• _Your instructions_: Locate, in the data below, the line that contains "w_state_nxt = r_state;" and the line that contains "if (!w_cmd_l && !w_cmd_r) begin"; reproduce exactly those two lines and every line between them, nothing more.

• _Source data_:
===== config.mk =====
export PLATFORM = sky130hd
export DESIGN_NAME = paddle_ctrl
export DESIGN_NICKNAME = d
export VERILOG_FILES = /design/src/rtl/paddle_ctrl.sv
export SDC_FILE = /design/constraint.sdc
export NUM_CORES = 1
export LEC_CHECK = 0
export CAP_MARGIN = 30
export CORE_MARGIN = 2
export CORE_UTILIZATION = 55
export DETAILED_ROUTE_END_ITERATION = 8
export PLACE_DENSITY = 0.82
export SLEW_MARGIN = 10
export SYNTH_ARGS = -nofsm -noshare
export SYNTH_HDL_FRONTEND = slang
export SYNTH_SLANG_ARGS = --single-unit

===== constraint.sdc =====
create_clock -name CLK -period 6.45 [get_ports CLK]
set_input_delay 1.29 -clock CLK [delete_from_list [all_inputs] [get_ports CLK]]
set_output_delay 1.29 -clock CLK [all_outputs]
set_load 0.05 [all_outputs]

===== src/rtl/paddle_ctrl.sv =====
`default_nettype none
// ============================================================================
// Module      : paddle_ctrl
// Description : Breakout paddle horizontal position controller. Turns the
//               keyboard stage's move_left/move_right levels into a paddle
//               x position, updated once per frame_tick, with
//               hold-to-accelerate, a level-dependent speed cap and hard
//               clamping at the playfield edges.
//
// Ports       : CLK         system clock
//               RST         asynchronous active-high reset
//               frame_tick  one-CLK pulse per video frame
//               move_left   level, high while 'a' held (asynchronous)
//               move_right  level, high while 'd' held (asynchronous)
//               level       game level 1..8 (0 -> 1, >8 -> 8)
//               paddle_x    left edge of paddle, 0..SCREEN_W-PADDLE_W
//               paddle_dir  00 idle, 01 left, 10 right
//               speed       current pixels/frame, 0 when idle
//               edge_hit    one-CLK pulse when a move is clamped at an edge
//
// Revision    : 1.0 - initial release
// ============================================================================
module paddle_ctrl #(
    parameter int SCREEN_W     = 640,
    parameter int PADDLE_W     = 64,
    parameter int X_RESET      = 288,
    parameter int BASE_SPEED   = 2,
    parameter int MAX_SPEED    = 8,
    parameter int ACCEL_FRAMES = 4
) (
    input  logic       CLK,
    input  logic       RST,
    input  logic       frame_tick,
    input  logic       move_left,
    input  logic       move_right,
    input  logic [3:0] level,
    output logic [9:0] paddle_x,
    output logic [1:0] paddle_dir,
    output logic [3:0] speed,
    output logic       edge_hit
);

    localparam int                 c_CW    = $clog2(ACCEL_FRAMES + 1);
    localparam logic signed [10:0] c_X_MAX = 11'(SCREEN_W - PADDLE_W);

    // Encodings double as the paddle_dir output value.
    typedef enum logic [1:0] {
        S_IDLE  = 2'b00,
        S_LEFT  = 2'b01,
        S_RIGHT = 2'b10
    } state_t;

    // ------------------------------------------------------------------
    // Registers
    // ------------------------------------------------------------------
    logic [1:0]      r_sync_l;
    logic [1:0]      r_sync_r;
    state_t          r_state;
    logic [9:0]      r_x;
    logic [3:0]      r_speed;
    logic [c_CW-1:0] r_cnt;
    logic            r_edge;

    // ------------------------------------------------------------------
    // Combinational next-state signals
    // ------------------------------------------------------------------
    state_t             w_state_nxt;
    logic [9:0]         w_x_nxt;
    logic [3:0]         w_speed_nxt;
    logic [c_CW-1:0]    w_cnt_nxt;
    logic               w_edge_nxt;

    logic               w_cmd_l;
    logic               w_cmd_r;
    logic [3:0]         w_lvl;
    logic [3:0]         w_cap;
    logic [3:0]         w_eff;
    logic [c_CW-1:0]    w_cnt_base;
    logic [c_CW-1:0]    w_cnt_inc;
    logic signed [10:0] w_xsum;

    // Both keys or neither key held is treated as no command.
    assign w_cmd_l = r_sync_l[1] & ~r_sync_r[1];
    assign w_cmd_r = r_sync_r[1] & ~r_sync_l[1];

    // Level saturated into 1..8 before deriving the speed bonus.
    always_comb begin
        w_lvl = level;
        if (level == 4'd0) begin
            w_lvl = 4'd1;
        end else if (level > 4'd8) begin
            w_lvl = 4'd8;
        end
    end

    assign w_cap = 4'(MAX_SPEED) + {1'b0, w_lvl[3:1]};

    // ------------------------------------------------------------------
    // State register and synchronisers
    // ------------------------------------------------------------------
    always_ff @(posedge CLK or posedge RST) begin
        if (RST) begin
            r_sync_l <= 2'b00;
            r_sync_r <= 2'b00;
            r_state  <= S_IDLE;
            r_x      <= 10'(X_RESET);
            r_speed  <= 4'd0;
            r_cnt    <= '0;
            r_edge   <= 1'b0;
        end else begin
            r_sync_l <= {r_sync_l[0], move_left};
            r_sync_r <= {r_sync_r[0], move_right};
            r_state  <= w_state_nxt;
            r_x      <= w_x_nxt;
            r_speed  <= w_speed_nxt;
            r_cnt    <= w_cnt_nxt;
            r_edge   <= w_edge_nxt;
        end
    end

    // ------------------------------------------------------------------
    // Next-state, movement and acceleration
    // ------------------------------------------------------------------
    always_comb begin
        w_state_nxt = r_state;
        w_x_nxt     = r_x;
        w_speed_nxt = r_speed;
        w_cnt_nxt   = r_cnt;
        w_edge_nxt  = 1'b0;
        w_eff       = r_speed;
        w_cnt_base  = r_cnt;
        w_cnt_inc   = r_cnt;
        w_xsum      = $signed({1'b0, r_x});

        if (frame_tick) begin
            if (!w_cmd_l && !w_cmd_r) begin
                w_state_nxt = S_IDLE;
                w_speed_nxt = 4'd0;
                w_cnt_nxt   = '0;
            end else begin
                w_state_nxt = w_cmd_l ? S_LEFT : S_RIGHT;

                // Entering a move or reversing restarts at base speed.
                if (r_state != w_state_nxt) begin
                    w_eff      = 4'(BASE_SPEED);
                    w_cnt_base = '0;
                end else begin
                    w_eff      = r_speed;
                    w_cnt_base = r_cnt;
                end
                // A level drop mid-move can lower the cap below current speed.
                if (w_eff > w_cap) begin
                    w_eff = w_cap;
                end

                // Speed bump takes effect from the following tick.
                w_cnt_inc = w_cnt_base + 1'b1;
                if (w_cnt_inc == c_CW'(ACCEL_FRAMES)) begin
                    w_cnt_nxt   = '0;
                    w_speed_nxt = (w_eff >= w_cap) ? w_cap : w_eff + 4'd1;
                end else begin
                    w_cnt_nxt   = w_cnt_inc;
                    w_speed_nxt = w_eff;
                end

                // Signed 11-bit sum so an underflow is visible as negative.
                if (w_cmd_l) begin
                    w_xsum = $signed({1'b0, r_x}) - $signed({7'b0, w_eff});
                end else begin
                    w_xsum = $signed({1'b0, r_x}) + $signed({7'b0, w_eff});
                end

                // Speed is always >= 1 here, so a move requested while sitting
                // on a bound always lands outside it and is flagged too.
                if (w_xsum < 11'sd0) begin
                    w_x_nxt    = 10'd0;
                    w_edge_nxt = 1'b1;
                end else if (w_xsum > c_X_MAX) begin
                    w_x_nxt    = c_X_MAX[9:0];
                    w_edge_nxt = 1'b1;
                end else begin
                    w_x_nxt    = w_xsum[9:0];
                end
            end
        end
    end

    assign paddle_x   = r_x;
    assign paddle_dir = r_state;
    assign speed      = r_speed;
    assign edge_hit   = r_edge;

endmodule
`default_nettype wire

• _Answer box_:
        w_state_nxt = r_state;
        w_x_nxt     = r_x;
        w_speed_nxt = r_speed;
        w_cnt_nxt   = r_cnt;
        w_edge_nxt  = 1'b0;
        w_eff       = r_speed;
        w_cnt_base  = r_cnt;
        w_cnt_inc   = r_cnt;
        w_xsum      = $signed({1'b0, r_x});

        if (frame_tick) begin
            if (!w_cmd_l && !w_cmd_r) begin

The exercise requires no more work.